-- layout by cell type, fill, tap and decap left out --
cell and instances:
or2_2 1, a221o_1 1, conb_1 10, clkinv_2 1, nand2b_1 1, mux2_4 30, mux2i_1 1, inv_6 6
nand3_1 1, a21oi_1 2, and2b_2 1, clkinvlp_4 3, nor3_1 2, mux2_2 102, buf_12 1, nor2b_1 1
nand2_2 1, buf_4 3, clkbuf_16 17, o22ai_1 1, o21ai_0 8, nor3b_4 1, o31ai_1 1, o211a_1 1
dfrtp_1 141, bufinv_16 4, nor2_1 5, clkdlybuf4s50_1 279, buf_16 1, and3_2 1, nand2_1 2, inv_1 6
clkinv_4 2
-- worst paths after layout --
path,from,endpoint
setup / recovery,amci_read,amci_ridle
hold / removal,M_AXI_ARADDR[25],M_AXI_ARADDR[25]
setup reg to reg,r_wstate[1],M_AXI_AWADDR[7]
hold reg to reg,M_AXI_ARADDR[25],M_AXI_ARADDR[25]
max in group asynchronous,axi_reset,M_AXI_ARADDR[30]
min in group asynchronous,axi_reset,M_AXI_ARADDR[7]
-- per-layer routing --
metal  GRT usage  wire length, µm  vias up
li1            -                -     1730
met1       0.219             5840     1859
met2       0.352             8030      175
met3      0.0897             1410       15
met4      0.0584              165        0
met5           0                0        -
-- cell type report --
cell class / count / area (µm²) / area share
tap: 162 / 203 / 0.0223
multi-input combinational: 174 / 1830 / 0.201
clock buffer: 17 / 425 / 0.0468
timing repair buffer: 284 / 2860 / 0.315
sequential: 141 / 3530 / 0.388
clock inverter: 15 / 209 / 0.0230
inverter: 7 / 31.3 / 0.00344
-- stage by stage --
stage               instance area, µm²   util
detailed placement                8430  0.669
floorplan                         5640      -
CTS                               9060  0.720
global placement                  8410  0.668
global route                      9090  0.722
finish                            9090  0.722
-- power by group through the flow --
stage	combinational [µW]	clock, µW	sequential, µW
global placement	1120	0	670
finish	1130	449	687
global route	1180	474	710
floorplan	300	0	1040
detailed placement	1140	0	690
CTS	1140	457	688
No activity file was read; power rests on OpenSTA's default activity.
$ cat src/rtl/fib_sched_pkg.sv
// +--------------------------------------------------------------------+
// | fib_sched_pkg : shared state encoding and width helpers for the    |
// |                 Fibonacci engine scheduler.                        |
// | Revision 1.0                                                       |
// +--------------------------------------------------------------------+
`default_nettype none

package fib_sched_pkg;

  typedef logic [1:0] sched_state_t;

  localparam logic [1:0] ST_IDLE  = 2'd0;
  localparam logic [1:0] ST_ISSUE = 2'd1;
  localparam logic [1:0] ST_WAIT  = 2'd2;
  localparam logic [1:0] ST_RESP  = 2'd3;

  function automatic int idx_width(input int n);
    return (n > 1) ? $clog2(n) : 1;
  endfunction

  function automatic int cnt_width(input int timeout);
    return (timeout > 0) ? $clog2(timeout + 1) : 1;
  endfunction

endpackage

`default_nettype wire

$ cat src/rtl/fib_engine_scheduler_rr_arbiter.sv
// +--------------------------------------------------------------------+
// | rr_arbiter : combinational round-robin pick, first request at or   |
// |              after the pointer, wrapping.                          |
// | Revision 1.0                                                       |
// +--------------------------------------------------------------------+
`default_nettype none

module rr_arbiter
  import fib_sched_pkg::*;
#(
  parameter int N = 4
) (
  input  logic [N-1:0]              i_req,
  input  logic [idx_width(N)-1:0]   i_ptr,
  output logic [N-1:0]              o_grant,
  output logic [idx_width(N)-1:0]   o_idx,
  output logic                      o_any
);

  localparam int IW = idx_width(N);

  logic [IW-1:0] w_pos [N];

  // w_pos[k] is the requester k places after the pointer, modulo N
  for (genvar k = 0; k < N; k++) begin : g_pos
    logic [IW:0] w_sum;
    assign w_sum    = {1'b0, i_ptr} + (IW+1)'(k);
    assign w_pos[k] = (w_sum >= (IW+1)'(N)) ? IW'(w_sum - (IW+1)'(N)) : w_sum[IW-1:0];
  end

  always_comb begin
    o_grant = '0;
    o_idx   = '0;
    o_any   = 1'b0;
    for (int k = 0; k < N; k++) begin
      if (!o_any && i_req[w_pos[k]]) begin
        o_any            = 1'b1;
        o_idx            = w_pos[k];
        o_grant[w_pos[k]] = 1'b1;
      end
    end
  end

endmodule

`default_nettype wire

$ cat src/rtl/fib_engine_scheduler.sv
// +--------------------------------------------------------------------+
// | fib_engine_scheduler : round-robin sharing of one fibonacci engine |
// |                        among NUM_REQ requesters, with timeout.     |
// | Revision 1.0                                                       |
// +--------------------------------------------------------------------+
`default_nettype none

module fib_engine_scheduler
  import fib_sched_pkg::*;
#(
  parameter int NUM_REQ = 4,
  parameter int WIDTH   = 8,
  parameter int TIMEOUT = 255
) (
  input  logic                       clk,
  input  logic                       rst,
  input  logic [NUM_REQ-1:0]         req_valid,
  output logic [NUM_REQ-1:0]         req_ready,
  input  logic [NUM_REQ*WIDTH-1:0]   req_n,
  output logic [NUM_REQ-1:0]         rsp_valid,
  input  logic [NUM_REQ-1:0]         rsp_ready,
  output logic [WIDTH-1:0]           rsp_fib,
  output logic                       rsp_err,
  output logic                       eng_start,
  output logic [WIDTH-1:0]           eng_n,
  input  logic                       eng_done,
  input  logic [WIDTH-1:0]           eng_fib,
  output logic                       busy
);

  localparam int IW = idx_width(NUM_REQ);
  localparam int CW = cnt_width(TIMEOUT);

  sched_state_t         r_state;
  logic [IW-1:0]        r_ptr;
  logic [IW-1:0]        r_g;
  logic [NUM_REQ-1:0]   r_gnt;
  logic [CW-1:0]        r_cnt;
  logic [NUM_REQ-1:0]   r_req_ready;
  logic [NUM_REQ-1:0]   r_rsp_valid;
  logic [WIDTH-1:0]     r_rsp_fib;
  logic                 r_rsp_err;
  logic                 r_eng_start;
  logic [WIDTH-1:0]     r_eng_n;
  logic                 r_busy;

  logic [NUM_REQ-1:0]   w_grant;
  logic [IW-1:0]        w_idx;
  logic                 w_any;
  logic [WIDTH-1:0]     w_sel_n;
  logic                 w_rsp_hs;
  logic [IW-1:0]        w_ptr_next;

  rr_arbiter #(.N(NUM_REQ)) u_arb (
    .i_req   (req_valid),
    .i_ptr   (r_ptr),
    .o_grant (w_grant),
    .o_idx   (w_idx),
    .o_any   (w_any)
  );

  assign w_sel_n    = req_n[w_idx*WIDTH +: WIDTH];
  // r_rsp_valid is one-hot on the granted lane, so other lanes' ready is masked
  assign w_rsp_hs   = |(rsp_ready & r_rsp_valid);
  assign w_ptr_next = (r_g == IW'(NUM_REQ - 1)) ? '0 : r_g + IW'(1);

  always_ff @(posedge clk or negedge rst) begin
    if (!rst) begin
      r_state     <= ST_IDLE;
      r_ptr       <= '0;
      r_g         <= '0;
      r_gnt       <= '0;
      r_cnt       <= '0;
      r_req_ready <= '0;
      r_rsp_valid <= '0;
      r_rsp_fib   <= '0;
      r_rsp_err   <= 1'b0;
      r_eng_start <= 1'b0;
      r_eng_n     <= '0;
      r_busy      <= 1'b0;
    end else begin
      r_req_ready <= '0;
      r_eng_start <= 1'b0;
      case (r_state)
        ST_IDLE: begin
          if (w_any) begin
            r_g         <= w_idx;
            r_gnt       <= w_grant;
            r_req_ready <= w_grant;
            r_eng_start <= 1'b1;
            r_eng_n     <= w_sel_n;
            r_busy      <= 1'b1;
            r_state     <= ST_ISSUE;
          end
        end
        ST_ISSUE: begin
          r_cnt   <= '0;
          r_state <= ST_WAIT;
        end
        ST_WAIT: begin
          r_cnt <= r_cnt + CW'(1);
          // done is checked first so it wins over a coincident timeout
          if (eng_done) begin
            r_rsp_fib   <= eng_fib;
            r_rsp_err   <= 1'b0;
            r_rsp_valid <= r_gnt;
            r_state     <= ST_RESP;
          end else if (r_cnt == CW'(TIMEOUT - 1)) begin
            r_rsp_fib   <= '0;
            r_rsp_err   <= 1'b1;
            r_rsp_valid <= r_gnt;
            r_state     <= ST_RESP;
          end
        end
        ST_RESP: begin
          if (w_rsp_hs) begin
            r_rsp_valid <= '0;
            r_ptr       <= w_ptr_next;
            r_busy      <= 1'b0;
            r_state     <= ST_IDLE;
          end
        end
        default: r_state <= ST_IDLE;
      endcase
    end
  end

  assign req_ready = r_req_ready;
  assign rsp_valid = r_rsp_valid;
  assign rsp_fib   = r_rsp_fib;
  assign rsp_err   = r_rsp_err;
  assign eng_start = r_eng_start;
  assign eng_n     = r_eng_n;
  assign busy      = r_busy;

endmodule

`default_nettype wire

$ cat config.mk
export PLATFORM = sky130hd
export DESIGN_NAME = fib_engine_scheduler
export DESIGN_NICKNAME = d
export VERILOG_FILES = /design/src/rtl/fib_sched_pkg.sv /design/src/rtl/fib_engine_scheduler_rr_arbiter.sv /design/src/rtl/fib_engine_scheduler.sv
export SDC_FILE = /design/constraint.sdc
export NUM_CORES = 1
export LEC_CHECK = 0
export ABC_AREA = 1
export BUFFER_PORTS_ARGS = -buffer_cell sky130_fd_sc_hd__buf_4
export CORE_MARGIN = 8
export CORE_UTILIZATION = 47
export CTS_CLUSTER_DIAMETER = 60
export DETAILED_ROUTE_END_ITERATION = 10
export PLACE_DENSITY = 0.8
export SYNTH_ARGS = -nofsm -noshare
export SYNTH_HDL_FRONTEND = slang
export SYNTH_SLANG_ARGS = --single-unit
$ cat constraint.sdc
create_clock -name clk -period 2.1 [get_ports clk]
set_input_delay 0.105 -clock clk [delete_from_list [all_inputs] [get_ports clk]]
set_output_delay 0.105 -clock clk [all_outputs]
set_load 0.03 [all_outputs]
After elaboration in Yosys (flattened, before gate mapping)
Index checks and enable logic that the tools add are counted.
{ "op_classes": {"eq_ne": 8, "n_reduce_logical": 22, "shifts": 1, "n_mux": 54, "magnitude_cmp": 12, "bitwise": 4, "n_addsub": 9} }
{ "ops": {"columns": ["op", "count"], "rows": [
  ["$mux 4", 9],
  ["$shiftx 32x6->8", 1],
  ["$mux 2", 13],
  ["$mux 1", 18],
  ["$mux 8", 2],
  ["$pmux 8 s2", 1],
  ["$lt 2x3->1 const B", 4],
  ["$or 4x4->4", 3],
  ["$ge 3x3->1 const B", 3],
  ["$reduce_and 3->1", 3],
  ["$add 8x1->8 const B", 1],
  ["$bmux 1 s2", 4],
  ["$demux 1 s2", 4],
  ["$eq 8x8->1 const B", 1],
  ["$ge 2x1->1 const B", 4],
  ["$pmux 2 s4", 1],
  ["$pmux 4 s2", 1],
  ["$reduce_bool 2->1", 4],
  ["$sub 2x1->2 const B", 4],
  ["$logic_and 1x1->1", 7],
  ["$add 2x2->3 const B", 2],
  ["$eq 2x2->1 const B", 3],
  ["$reduce_and 2->1", 3],
  ["$and 4x4->4", 1],
  ["other kinds (11)", 13]
]} }
{ "totals": {"out_inout_bits": 27, "input_bits": 51, "register_bits": 45, "elab_cells": 122} }

Longest topological paths before layout
Gate-level depths: netlist of run 1.
{ "depth": {"ltp_word": 16, "mapped_depth": 15, "ltp_nobuf": 14} }

By module
Synthesis of run 1 repeated with hierarchy kept, for this count alone.
{ "unflattened": {"cells_unflattened": 334, "area_unflattened_um2": 2661.3} }
{ "modules_own_cells": {"columns": ["mod", "cells_per_inst", "area_per_inst_um2", "n_inst"], "rows": [
  ["fib_engine_scheduler", 260, 2220.9, 1],
  ["rr_arbiter", 74, 440.4, 1]
]} }

Worst setup path before layout of run 1
Ideal clock, no wire load.
{ "synth_path": {"path_kind": "register to register", "from": "reg r_ptr[0]", "to": "reg r_eng_n[1] (netlist: eng_n[1])", "stages_incl_launch_ff": 13, "t_arrival_ns": 1.934, "synth_period_minus_slack_ns": 2.059, "required_time_ns": 1.976, "path_slack_ns": 0.041, "path_buffers": 1, "setup_ns": 0.124, "path_cell_list": "dfrtp_1 buf_6 inv_12 ha_1 inv_1 nand3_1 nand2_1 inv_1 nand3_4 nand3_4 or2_2 nand3_1 nand3_1"} }
{ "synth_via": {"elab_chain_cells": 15, "word_cells_on_any_way": 39, "classes_between": "7 x add/sub; 4 x order compare; 1 x shift; 20 x mux; 7 x reduce/logical"} }
{ "synth_lines": {"columns": ["element", "line_no", "rtl"], "rows": [
  ["start, declared", "fib_engine_scheduler.sv:35", "logic [IW-1:0] r_ptr;"],
  ["start signal, assigned", "fib_engine_scheduler.sv:118", "r_ptr <= w_ptr_next;"],
  ["parallel branches: the longest is 15 deep, another holds $add 2x1->3", null, null],
  ["end signal, assigned", "fib_engine_scheduler.sv:91", "r_eng_n <= w_sel_n;"],
  ["end, declared", "fib_engine_scheduler.sv:44", "logic [WIDTH-1:0] r_eng_n;"]
]} }
Several ways; the timed one is not identified. The select of a mux whose other input is x is not followed.
A chain may end at the register's enable or synchronous reset.

Final worst setup path of run 1
Ends and elaborated chain as after synthesis.

==> results of run 1 <==
[cells by family (layout without fill, tap and decap cells)]
| logic type | count (synthesis) | count (layout) | share of synthesized area |
|---|---|---|---|
| adders and majority gates | 12 | 12 | 0.0551 |
| and+or+nand+nor | 174 | 174 | 0.309 |
| AOI/OAI and AO/OA | 47 | 47 | 0.116 |
| buffers and inverters | 67 | 164 | 0.106 |
| DFF | 45 | 45 | 0.413 |
[final timing paths]
path | end | start | slack (ps)
max | eng_n[1] | r_ptr[0] | 90
min | rsp_fib[5] | eng_fib[5] | 30
max reg2reg | eng_n[1] | r_ptr[0] | 90
min reg2reg | r_gnt[2] | r_gnt[2] | 490
max in group asynchronous | r_ptr[0] | rst | 1360
min in group asynchronous | rsp_valid[2] | rst | 340
[per-layer routing]
| layer | vias up | wire length (um) | part of all wire | global-route usage |
|---|---|---|---|---|
| met5 | - | 0 | 0 | 0 |
| met3 | 6 | 403 | 0.057 | 0.0375 |
| li1 | 1313 | - | - | - |
| met1 | 1212 | 3060 | 0.43 | 0.205 |
| met2 | 93 | 3530 | 0.50 | 0.274 |
| met4 | 0 | 60 | 0.0085 | 0.0550 |
[cell usage after synthesis, drive strengths merged (2+ instances only)]
cell	count
a21boi	2
a21oi	6
a22o	10
a22oi	3
a31oi	3
buf	4
clkbuf	2
dfrtp	45
ha	12
inv	60
nand2	101
nand3	39
nand4	8
nor2	16
nor3	6
nor3b	2
o211ai	5
o21ai	13
o22ai	2
or2	2
[power by group through the flow]
stage / clock [mW] / sequential (mW) / combinational, mW
finish: 0.545 / 1.43 / 4.35
global route: 0.596 / 1.47 / 4.81
CTS: 0.561 / 1.43 / 4.09
detailed placement: 0 / 1.44 / 4.00
global placement: 0 / 1.43 / 3.88
floorplan: 0 / 1.87 / 2.43
[state kept, by name (all words and copies together), names as in the netlist, 4 cells and up]
register   count
eng_n          8
r_cnt          8
r_gnt          4
req_ready      4
rsp_fib        8
rsp_valid      4
[area by class of cell]
type                    count  area share
multi-input cells         233       0.374
flip-flops and latches     45       0.310
repair buffers             95       0.200
inverters                  61      0.0670
well taps                  72      0.0248
clock buffers               5      0.0189
clock inverters             3     0.00584
[what timing repair did]
| action | in CTS | in global routing |
|---|---|---|
| setup endpoints to repair | 5 | 12 |
| gates resized for setup | 1 | 14 |
| endpoints found under the hold margin | 45 | 0 |
| hold buffers | 1 | 0 |
| pin swaps | 1 | 4 |
| setup buffers | 2 | 2 |
==> results.json, run 1 <==
{
  "outcome": "complete, no violations",
  "yosysTopAreaCellShare": 0.413,
  "synth_area_leaders": "dfrtp_1 41%, nand2_1 13%, inv_1 7.8%",
  "rsz0062_at_grt": "false",
  "drt_first_iter_violations": 170,
  "total_power_mw": 6.33,
  "finClkSkew_ps": 6.09,
  "hpwl_um": 5430,
  "ys_warn_count": 0,
  "cp_top_family": "simple AND/OR/NAND/NOR gates",
  "synth-edff-count": 0,
  "dr.pass1.iters": 4,
  "seq_area_frac_synth": 0.413,
  "reg2regPathDepth": 11,
  "htreeDepth": 2,
  "cts_sinks": 45,
  "final_common_cell": "buf_4",
  "powerDensity_nw_per_um2": 1740,
  "cp_max_fo": 10,
  "design_area_um2": 3640,
  "worst_hold_path_type": "in2reg",
  "p_int_mw": 3.10,
  "rows": 27,
  "place_congestion": 0.918,
  "stdcell_count": 514,
  "seq_area_um2": 1130,
  "num_vias": 2624,
  "p_sw_mw": 3.23,
  "power_frac_comb": 0.687,
  "cp_common_cell": "nand3_1",
  "postLayoutSetupSlackWorst_ps": 85.8,
  "grt_start_max_net_pins": 46,
  "finalWorstPathRequiredPeriod_ps": 2010,
  "n_antenna_cell": 0,
  "antenna_found_initial": 0,
  "final_cell_mix": "92 x buf_4, 89 x nand2_1, 57 x inv_1, 44 x dfrtp_1, 34 x nand3_1",
  "clk_pin_slew_ps": 90,
  "start_util": 0.492,
  "p_clk_frac": 0.086,
  "maxSlewViolCount": 0,
  "max_cap_violations": 0,
  "critPathKind": "reg2reg",
  "multi_input_area_um2": 1360,
  "crit_chain": "inv_12 -> ha_4 -> inv_1 -> nand3_1 -> nand2_2 -> inv_1 -> nand3_4 -> nand3_4 -> or2_2 -> nand3_1 -> nand3_1",
  "tns_ps": 0,
  "synthToLayoutAreaGrowth_pct": 33.5,
  "pin_count": 78,
  "fin_crit_sh": 0.959,
  "dp.cells": 501,
  "utilization": 0.657,
  "hold_violations": 0,
  "hold_depth": 2,
  "insertion_delay_ps": 290,
  "ys_ff_latch": 45,
  "dieHeight_um": 92.2,
  "final.fill_count": 492,
  "cp.required_ps": 2280,
  "first_global_vias": 2624,
  "peakVddDrop_v": 0.000935,
  "path_depth": 11,
  "core_um2": 5540,
  "synthCells": 345,
  "setup_viol": 0,
  "root_buffer": "clkbuf_8",
  "clock.fmax_ghz": 0.496,
  "nNetsFinal": 504,
  "p_leak_nw": 2.00,
  "swShare": 0.510,
  "avgSynthCellArea_um2": 7.90,
  "holdWs_ps": 27.1,
  "remaining_drc_errors": 0,
  "ys.flop_type": "dfrtp_1",
  "portBuffers": 77,
  "grt_first_pass_wirelength_um": 11800,
  "end_kind": "register",
  "crit_path_start_kind": "register",
  "syn_nets": 408,
  "vias_per_cell": 5.11,
  "die_x_um": 92.2,
  "grtUsageTotal": 0.165,
  "ant_nets": 0,
  "avgRoutedWirePerCell_um": 13.7,
  "wirelength_um": 7050,
  "die_area_um2": 8490,
  "placed_area_um2": 3440,
  "cpPeakStageDelay_ps": 480,
  "cp_slowest_cell": "dfrtp_2",
  "p_seq_frac": 0.227,
  "path_buf_inv": 3,
  "critPathArrivalTime_ps": 2200,
  "async_reset_ff_frac": 1.00,
  "gr-total-overflow": 0,
  "dp_slack_ps": -63.2,
  "clockBufferDepth": 2,
  "synth_area_um2": 2730,
  "yosysTopAreaCell": "dfrtp_1",
  "slew_headroom": 0.636,
  "worstMarginPinSlew_ps": 546,
  "numCtsBuffers": 5,
  "synth_cell_types": 34,
  "cts_tree": "yes",
  "drive_gt1_frac": 0.299
}
Note: power is estimated with default switching activity, not from simulation.
==> run 2, diff against run 1 <==
--- a/config.mk
+++ b/config.mk
@@ -11,7 +11,7 @@
 export CORE_UTILIZATION = 47
 export CTS_CLUSTER_DIAMETER = 60
 export DETAILED_ROUTE_END_ITERATION = 10
-export PLACE_DENSITY = 0.8
+export PLACE_DENSITY_LB_ADDON = 0.15
 export SYNTH_ARGS = -nofsm -noshare
 export SYNTH_HDL_FRONTEND = slang
 export SYNTH_SLANG_ARGS = --single-unit
==> results.json, run 2 (synthesis results as in run 1) <==
{
  "final.fill_count": 497,
  "slew_headroom": 0.621,
  "wirelength_um": 7200,
  "cts_tree": "yes",
  "critPathArrivalTime_ps": 2200,
  "vias_per_cell": 5.07,
  "antenna_found_initial": 0,
  "cp_slowest_cell": "dfrtp_2",
  "cp.required_ps": 2290,
  "grt_first_pass_wirelength_um": 12200,
  "drt_first_iter_violations": 72,
  "maxSlewViolCount": 0,
  "hpwl_um": 5480,
  "min_to": "rsp_fib[2]",
  "p_sw_mw": 3.24,
  "htreeDepth": 2,
  "finalWorstPathRequiredPeriod_ps": 2010,
  "insertion_delay_ps": 290,
  "die_x_um": 92.2,
  "setup_viol": 0,
  "first_global_vias": 2705,
  "crit_path_start_kind": "register",
  "numCtsBuffers": 5,
  "p_clk_frac": 0.101,
  "n_antenna_cell": 0,
  "total_power_mw": 6.67,
  "utilization": 0.671,
  "num_vias": 2640,
  "dp.cells": 505,
  "start_util": 0.492,
  "fin_crit_sh": 0.956,
  "final_cell_mix": "96 x buf_4, 90 x nand2_1, 55 x inv_1, 44 x dfrtp_1, 34 x nand3_1",
  "end_kind": "register",
  "cp_common_cell": "nand2_1",
  "swShare": 0.486,
  "crit_chain": "inv_12 -> ha_4 -> inv_2 -> nand2_1 -> nand2_2 -> nor2_8 -> nand3_4 -> nand3_4 -> buf_4 -> nand2_1 -> nand3_1 -> nand2_1 -> nand2_1 -> nand2_1",
  "hold_depth": 2,
  "p_leak_nw": 2.05,
  "synthToLayoutAreaGrowth_pct": 36.4,
  "clockBufferDepth": 2,
  "grtUsageTotal": 0.170,
  "die_area_um2": 8490,
  "dieHeight_um": 92.2,
  "hold_violations": 0,
  "portBuffers": 77,
  "powerDensity_nw_per_um2": 1790,
  "worstMarginPinSlew_ps": 568,
  "nNetsFinal": 511,
  "place_congestion": 0.913,
  "cpPeakStageDelay_ps": 480,
  "worst_hold_path_type": "in2reg",
  "final_common_cell": "buf_4",
  "reg2reg_from": "r_ptr[0]",
  "ant_nets": 0,
  "clk_pin_slew_ps": 80,
  "hold_start": "eng_fib[2]",
  "cts_sinks": 45,
  "gr-total-overflow": 0,
  "dp_slack_ps": -25.0,
  "avgRoutedWirePerCell_um": 13.8,
  "pin_count": 78,
  "root_buffer": "clkbuf_8",
  "reg2reg_to": "eng_n[3]",
  "tns_ps": 0,
  "p_int_mw": 3.43,
  "critPathKind": "reg2reg",
  "drive_gt1_frac": 0.305,
  "finClkSkew_ps": 2.89,
  "cp_max_fo": 8,
  "postLayoutSetupSlackWorst_ps": 93.1,
  "reg2regPathDepth": 14,
  "core_um2": 5540,
  "peakVddDrop_v": 0.00110,
  "rows": 27,
  "outcome": "complete, no violations",
  "p_seq_frac": 0.216,
  "max_cap_violations": 0,
  "r2r_slack_ps": 90,
  "grt_start_max_net_pins": 46,
  "remaining_drc_errors": 0,
  "clock.fmax_ghz": 0.498,
  "power_frac_comb": 0.683,
  "stdcell_count": 521,
  "dr.pass1.iters": 4
}
## run 2: cell types whose count changed in the layout (fill, tap and decap cells not counted), sizes merged
cell and delta:
clkinvlp -1, clkinv -1, buf +6, nand3 +1, inv -1, bufinv +1, clkbuf +2
## run 2: cell type report
class / instances / area, um2 / area share
flip-flops and latches: 45 / 1130 / 0.303
clock inverters: 1 / 30.0 / 0.00808
repair buffers: 101 / 788 / 0.212
clock buffers: 7 / 86.3 / 0.0232
inverters: 61 / 241 / 0.0649
well taps: 72 / 90.1 / 0.0242
multi-input cells: 234 / 1360 / 0.364
## run 2: what timing repair did
item / CTS / global route
setup buffers: 0 / 6
gates cloned: 0 / 1
hold buffers: 1 / 0
pin swaps: 1 / 6
endpoints found under the hold margin: 45 / 0
endpoints found under the setup margin: 7 / 17
resized for setup: 1 / 13
## run 2: per-layer routing
metal | global-route usage | share of wire
met5 | 0 | 0
met3 | 0.0481 | 0.053
met2 | 0.278 | 0.48
met1 | 0.214 | 0.46
met4 | 0.0470 | 0.0081
## run 2: power by group through the flow
| stage | combinational (mW) | sequential, mW | clock, mW |
|---|---|---|---|
| final | 4.55 | 1.44 | 0.677 |
| after global routing | 5.00 | 1.48 | 0.734 |
| after CTS | 4.20 | 1.44 | 0.692 |
| after detailed placement | 4.17 | 1.44 | 0 |
| after global placement | 4.09 | 1.43 | 0 |
| after floorplan | 2.43 | 1.87 | 0 |
## run 2: worst max-delay path: cells and delay by family (launching register included)
family                   cells  cell delay (ps)
buffers and inverters        3              200
AND/OR/NAND/NOR             10              930
flip-flops                   1              480
adder cells (fa/ha/maj)      1              290
## run 2: per-stage QoR
step | hold WS [ps] | area, um2
after floorplan | -191 | 2730
after global placement | 143 | 3490
after detailed placement | 143 | 3490
after CTS | 25.3 | 3610
after global routing | 25.3 | 3720
final | 30.6 | 3720
## run 2: how the worst max path moves through the flow
stage / from / endpoint / slack [ps] / depth (start not counted)
5_1_grt: r_ptr[0] / eng_n[0] / -6 / 14
3_5_place_dp: r_ptr[0] / eng_n[1] / -30 / 11
4_1_cts: r_ptr[0] / eng_n[2] / 2 / 11
2_1_floorplan: r_ptr[0] / eng_n[1] / 40 / 12
3_3_place_gp: r_ptr[0] / eng_n[7] / 30 / 13
6_report: r_ptr[0] / eng_n[3] / 90 / 14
══════════
#### TASK PROMPT
Every line from the line containing "adder cells (fa/ha/maj)" through the line containing "final | 30.6 | 3720" in the records above must be retyped exactly. Leave out the rest.

#### ANSWER FOR THIS EXERCISE
adder cells (fa/ha/maj)      1              290
## run 2: per-stage QoR
step | hold WS [ps] | area, um2
after floorplan | -191 | 2730
after global placement | 143 | 3490
after detailed placement | 143 | 3490
after CTS | 25.3 | 3610
after global routing | 25.3 | 3720
final | 30.6 | 3720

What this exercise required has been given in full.